Dataset entries:
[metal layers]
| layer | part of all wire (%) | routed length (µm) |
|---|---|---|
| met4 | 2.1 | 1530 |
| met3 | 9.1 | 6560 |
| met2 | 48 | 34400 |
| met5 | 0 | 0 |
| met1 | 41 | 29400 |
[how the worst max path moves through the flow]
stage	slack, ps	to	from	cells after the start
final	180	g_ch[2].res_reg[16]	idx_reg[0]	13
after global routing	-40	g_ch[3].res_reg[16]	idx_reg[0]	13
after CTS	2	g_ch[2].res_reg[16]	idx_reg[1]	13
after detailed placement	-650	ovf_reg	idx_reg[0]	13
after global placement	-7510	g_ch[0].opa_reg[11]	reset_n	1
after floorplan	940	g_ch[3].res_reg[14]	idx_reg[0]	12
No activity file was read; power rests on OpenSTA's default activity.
`config.mk`:
```
export PLATFORM = sky130hd
export DESIGN_NAME = extnd
export DESIGN_NICKNAME = d
export VERILOG_FILES = /design/src/rtl/extnd.sv
export SDC_FILE = /design/constraint.sdc
export NUM_CORES = 1
export LEC_CHECK = 0
export CAP_MARGIN = 0
export CORE_ASPECT_RATIO = 0.5
export CORE_MARGIN = 1
export CORE_UTILIZATION = 43
export CTS_CLUSTER_SIZE = 25
export DETAILED_ROUTE_END_ITERATION = 10
export PLACE_DENSITY = 0.79
export SLEW_MARGIN = 20
export SYNTH_ARGS = -nofsm -noshare
export SYNTH_HDL_FRONTEND = slang
export SYNTH_SLANG_ARGS = --single-unit
```
`constraint.sdc`:
```
create_clock -name clk -period 1.25 [get_ports clk]
set_input_delay 0.25 -clock clk [delete_from_list [all_inputs] [get_ports clk]]
set_output_delay 0.25 -clock clk [all_outputs]
set_load 0.005 [all_outputs]
```
`src/rtl/extnd.sv`:
```
// extnd: widens a 16-bit immediate to a 32-bit operand.
// Sign-extend, zero-extend, load-upper and signed-byte modes, one cycle of
// latency, with out_valid marking a cycle whose data came from a valid input.
module extnd #(
  parameter int unsigned    IN_W        = 16,
  parameter int unsigned    OUT_W       = 32,
  parameter logic [OUT_W-1:0] RESET_VALUE = '0
) (
  input  logic             clk,
  input  logic             rst,
  input  logic [IN_W-1:0]  data_16bit,
  input  logic [1:0]       ext_op,
  input  logic             in_valid,
  output logic [OUT_W-1:0] data_32bit,
  output logic             out_valid
);

  localparam int unsigned PAD_W  = OUT_W - IN_W;
  localparam int unsigned BYTE_W = 8;
  localparam int unsigned BPAD_W = OUT_W - BYTE_W;

  typedef enum logic [1:0] {
    EXT_SIGN  = 2'b00,
    EXT_ZERO  = 2'b01,
    EXT_UPPER = 2'b10,
    EXT_BYTE  = 2'b11
  } ext_op_e;

  logic [OUT_W-1:0] w_ext;
  logic [OUT_W-1:0] r_data;
  logic             r_valid;

  // Select the extended value for the current mode; sign-extend is the default.
  always_comb begin
    w_ext = {{PAD_W{data_16bit[IN_W-1]}}, data_16bit};
    case (ext_op_e'(ext_op))
      EXT_SIGN:  w_ext = {{PAD_W{data_16bit[IN_W-1]}}, data_16bit};
      EXT_ZERO:  w_ext = {{PAD_W{1'b0}}, data_16bit};
      EXT_UPPER: w_ext = {data_16bit, {PAD_W{1'b0}}};
      EXT_BYTE:  w_ext = {{BPAD_W{data_16bit[BYTE_W-1]}}, data_16bit[BYTE_W-1:0]};
      default:   w_ext = {{PAD_W{data_16bit[IN_W-1]}}, data_16bit};
    endcase
  end

  // Output registers: reset wins, data holds when no valid input arrives.
  always_ff @(posedge clk) begin
    if (rst) begin
      r_data  <= RESET_VALUE;
      r_valid <= 1'b0;
    end else begin
      r_valid <= in_valid;
      if (in_valid) begin
        r_data <= w_ext;
      end
    end
  end

  assign data_32bit = r_data;
  assign out_valid  = r_valid;

endmodule

```
# --- Word level (Yosys, flattened, before mapping) ---
# Cells that the tools add are included.
totals:
  inputBits: 21
  reg_bits: 33
classes:
  muxes: 1
  eq_ne: 3
  reduce_logical: 1
op_table:
  columns: ["operator", "n"]
  rows:
  - ["$pmux W32 S4", 1]
  - ["$eq A2 B2 Y1 const B", 2]
  - ["$eq A2 B1 Y1 const B", 1]
  - ["$logic_not A2 Y1", 1]

# --- Logic depth before layout (Yosys ltp) ---
logic_depth:
  word_depth: 2
  depth_mapped: 5
  ltp_nobuf: 3

# --- Least setup slack after synthesis ---
# Ideal clock, no wire load.
synth_timing:
  path_type: "input-to-reg"
  from: "input data_16bit[7]"
  to: "register r_data[24], in the netlist data_32bit[24]"
  required_ns: 1.110
  n_path_buf: 0
  cell_stages: 3
  setup_ns: 0.140
  path_slack_ns: 0.204
  arrival_time_ns: 0.906
  path_cell_list: "and3_4 > nor3b_4 > a211oi_2"
synth_via:
  elab_chain_cells: 1
synth_rtl:
  columns: ["item", "line_no", "source"]
  rows:
  - ["start, declared", "11", "input logic [IN_W-1:0] data_16bit,"]
  - ["$pmux W32 S4", "36", "case (ext_op_e'(ext_op))"]
  - ["end signal, assigned", "53", "r_data <= w_ext;"]
  - ["end, declared", "30", "logic [OUT_W-1:0] r_data;"]
# No other way between the ends.
# A chain may end at the register's enable or synchronous reset.

==> Implementation_results.wiki <==
{| class="wikitable"
! Metric !! Value
|-
| CTS Sinks || 33
|-
| Max-slew violation count || 0
|-
| Critical Path Start Type || primary input
|-
| Hold crit path type || reg2reg
|-
| Sequential cell fraction of total power || 48.6%
|-
| Via count of the first global-routing pass || roughly 1100
|-
| Latest clock arrival within the worst-skew pair || 0.27 ns
|-
| Number of remaining DRC errors || 0
|-
| Most congested layer reported by global routing || met2
|-
| PnR worst setup slack || between 0.03 and 0.04 ns
|-
| Clock share of power || 33.7%
|-
| Count of state elements after synthesis || 33
|-
| Syn Inst Count || 149
|-
| Ports placed on the boundary || 54
|-
| All-layer global routing usage || between 10% and 20%
|-
| Initial core utilization || between 40% and 50%
|-
| Mean number of vias per cell || around 4.9
|-
| Synthesized netlist net count || between 150 and 200
|-
| Buffer levels on the longest clock path || 2
|-
| Die boundary height || roughly 42 um
|-
| Flop2flop setup slack || roughly 0.48 ns
|-
| Total power divided by cell area || around 1100 nW/um^2
|-
| Cell depth of the worst flop-to-flop path || 3
|-
| DR iter-0 viols || 54
|-
| Part of the cycle the worst path needs || slightly below 100%
|-
| Fraction of layout cells with a size suffix above 1 || 20.2%
|-
| Lkg Pwr || between 0.8 and 0.9 nW
|-
| Wire length of the first global-routing pass || between 5000 and 6000 um
|-
| Unrepaired setup endpoints after global routing || true
|-
| Total design power || 2.36 mW
|-
| Max Clock Freq || just over 800 MHz
|-
| Actual slew at the worst max-slew pin || roughly 0.31 ns
|-
| Drt pass-1 iters || 4
|-
| Register area share after synthesis || roughly 47%
|-
| Std cell rows || 14
|-
| Clock tree from TritonCTS || yes
|-
| Die Area || roughly 3500 um^2
|-
| Result of the run || completed
|-
| Worst Setup Slack post-DPL || -0.565 ns
|-
| Post-DR wirelength/cell || about 13 um
|-
| Number of antenna violations at the first check in global routing || 0
|-
| Warning count from the yosys run || 0
|-
| Proportion of total power due to net switching || between 20% and 30%
|-
| Worst setup path category || in2reg
|-
| Number of distinct library cell variants in the gate-level netlist after synthesis || 23
|-
| Syn avg cell area || about 9.4 um^2
|-
| Instance count along the most critical hold path || 2
|-
| Netlist area before placement || approximately 1400 um^2
|-
| Number of port buffers || 53
|-
| Detailed-placement wirelength estimate || about 2200 um
|-
| Number of inserted filler cells in the final layout || 263
|-
| Final count of negative-setup-slack endpoints || 0
|-
| Met3 Usage GRT || about 6.1%
|-
| Die Wd || 82.9 um
|-
| Sw Pwr || between 0.5 and 0.6 mW
|-
| Worst slew margin || between 70 and 80%
|-
| Post-detailed-routing wire length || between 3000 and 4000 um
|-
| Met1 usage in global routing || between 20 and 25%
|-
| Area grow syn2layout || 48.4%
|-
| Maximum fanout encountered on the critical timing path || 30
|-
| Met2 capacity usage during global routing || a little under a third
|-
| Cell-internal power || ~1.8 mW
|-
| Number of nets still failing antenna checks after routing || 0
|-
| Element type at the critical path end || flip-flop
|-
| VDD IR max || 0.830 mV
|-
| Final-stage net count || 229
|-
| # diodes || 0
|-
| Final design area excluding fillers || 2090 um^2
|-
| Routability congestion estimate || between 0.7 and 0.8
|-
| Worst clock skew on the final layout || 0 ns
|-
| Largest net degree at the start of global routing || 31
|-
| Area inside the core boundary || roughly 3100 um^2
|-
| Required time at the endpoint of the critical path || around 1.4 ns
|-
| Final standard cell utilization of the core || a little under 70%
|-
| Vias after detailed routing || between 1000 and 1500
|-
| Final Hold Vio Count || 0
|-
| Clock root buffer || sky130_fd_sc_hd__clkbuf_8
|-
| Count of maximum capacitance violations || 0
|-
| CTS H-Tree Depth || 2
|-
| Final-layout worst hold slack || about 0.46 ns
|-
| Post-detailed-placement cell area || 1980 um^2
|-
| Total clock buffers created by CTS || 5
|-
| Combinational fraction of design power || between 15 and 20%
|-
| Minimum clock period || around 1.2 ns
|-
| Highest-count cells in the layout ignoring fill and taps || sky130_fd_sc_hd__dlygate4sd2_1 (36), sky130_fd_sc_hd__dfxtp_1 (28), sky130_fd_sc_hd__nor2_1 (17), sky130_fd_sc_hd__nand2b_1 (17), sky130_fd_sc_hd__clkdlybuf4s50_1 (17)
|-
| WP data arrival || between 1 and 1.5 ns
|-
| Clock slew at reported path FFs || roughly 0.060 ns
|-
| Leftover overflow at the end of global routing || 0
|-
| Most frequent standard cell in the layout excluding fill and tap cells || sky130_fd_sc_hd__dlygate4sd2_1
|}
==> worst paths after layout <==
kind	from	endpoint
worst max-delay path	in_valid	data_32bit[21]
worst min register to register	data_32bit[0]	data_32bit[0]
worst min-delay path	data_32bit[0]	data_32bit[0]
worst max register to register	data_32bit[17]	data_32bit[17]
==> routing by layer <==
layer / part of all wire [%] / wire length (um)
met1: 49 / 1590
met2: 46 / 1510
met3: 4.1 / 134
met4: 0.34 / 11
met5: 0 / 0
==> sequential cells by signal (all words and copies together) (netlist names) <==
name and flops:
out_valid 1, data_32bit 32
==> cells in the mapped netlist <==
| master | count | area (um^2) |
|---|---|---|
| sky130_fd_sc_hd__a31oi_1 | 7 | 43.8 |
| sky130_fd_sc_hd__and3_4 | 1 | 11.3 |
| sky130_fd_sc_hd__a21oi_1 | 9 | 45.0 |
| sky130_fd_sc_hd__buf_4 | 1 | 7.51 |
| sky130_fd_sc_hd__dfxtp_1 | 33 | 661 |
| sky130_fd_sc_hd__or2b_1 | 1 | 7.51 |
| sky130_fd_sc_hd__nand2b_1 | 17 | 106 |
| sky130_fd_sc_hd__nand2_1 | 1 | 3.75 |
| sky130_fd_sc_hd__clkbuf_1 | 5 | 18.8 |
| sky130_fd_sc_hd__nand2_2 | 6 | 37.5 |
| sky130_fd_sc_hd__and2b_4 | 1 | 10.0 |
| sky130_fd_sc_hd__nand3_1 | 8 | 40.0 |
| sky130_fd_sc_hd__buf_6 | 1 | 11.3 |
| sky130_fd_sc_hd__o21ai_0 | 4 | 20.0 |
| sky130_fd_sc_hd__nor3b_2 | 1 | 12.5 |
| sky130_fd_sc_hd__nor3b_4 | 1 | 18.8 |
| sky130_fd_sc_hd__buf_2 | 4 | 20.0 |
| sky130_fd_sc_hd__o21ai_1 | 4 | 20.0 |
| sky130_fd_sc_hd__buf_12 | 1 | 20.0 |
| sky130_fd_sc_hd__nor2_1 | 17 | 63.8 |
| sky130_fd_sc_hd__nor2b_1 | 9 | 56.3 |
| sky130_fd_sc_hd__a211oi_2 | 9 | 113 |
| sky130_fd_sc_hd__a211oi_1 | 8 | 60.1 |
==> worst max-delay path, stage by stage <==
cell and delay (ns):
sky130_fd_sc_hd__clkdlybuf4s50_1 0.60, sky130_fd_sc_hd__buf_8 0.22, sky130_fd_sc_hd__nor2b_1 0.06, sky130_fd_sc_hd__a31oi_1 0.15, sky130_fd_sc_hd__o21ai_1 0.07
==> power by group through the flow <==
stage          clock network [mW]  logic [mW]  registers [mW]
6_report                    0.796       0.417            1.15
5_1_grt                     0.875       0.450            1.16
4_1_cts                     0.816       0.417            1.15
3_5_place_dp                    0       0.442            1.17
3_3_place_gp                    0       0.435            1.17
2_1_floorplan                   0       0.190            1.18
==> through the flow <==
step | cells | TNS, ns
2_1_floorplan | 149 | 0
3_3_place_gp | 239 | -11.84
3_5_place_dp | 239 | -12.65
4_1_cts | 248 | 0
5_1_grt | 248 | -0.0268
6_report | 248 | 0
==> layout make-up <==
type / count / area (um^2) / area share [%]
multi-input combinational: 105 / 694 / 33.2
sequential: 33 / 667 / 31.9
timing repair buffer: 63 / 592 / 28.3
clock buffer: 7 / 86.3 / 4.13
tap: 40 / 50.0 / 2.40
==> cell families after synthesis <==
| family | after synthesis | synth area share (%) |
|---|---|---|
| compound gates | 41 | 21.4 |
| buf+inv | 12 | 5.51 |
| flops | 33 | 46.9 |
| simple gates | 63 | 26.1 |
==> what timing repair did <==
item / in CTS / in global routing
resized for setup: 47 / 3
cloned: 1 / 0
setup endpoints to repair: 56 / 9
buffers inserted: 1 / 0
hold buffers: 0 / 0
pin swaps: 2 / 0
Power figures use the tool's default switching activity.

Problem description>
From the entries above, copy every line where the word "extend" shows up.

Task response>
// Sign-extend, zero-extend, load-upper and signed-byte modes, one cycle of
  // Select the extended value for the current mode; sign-extend is the default.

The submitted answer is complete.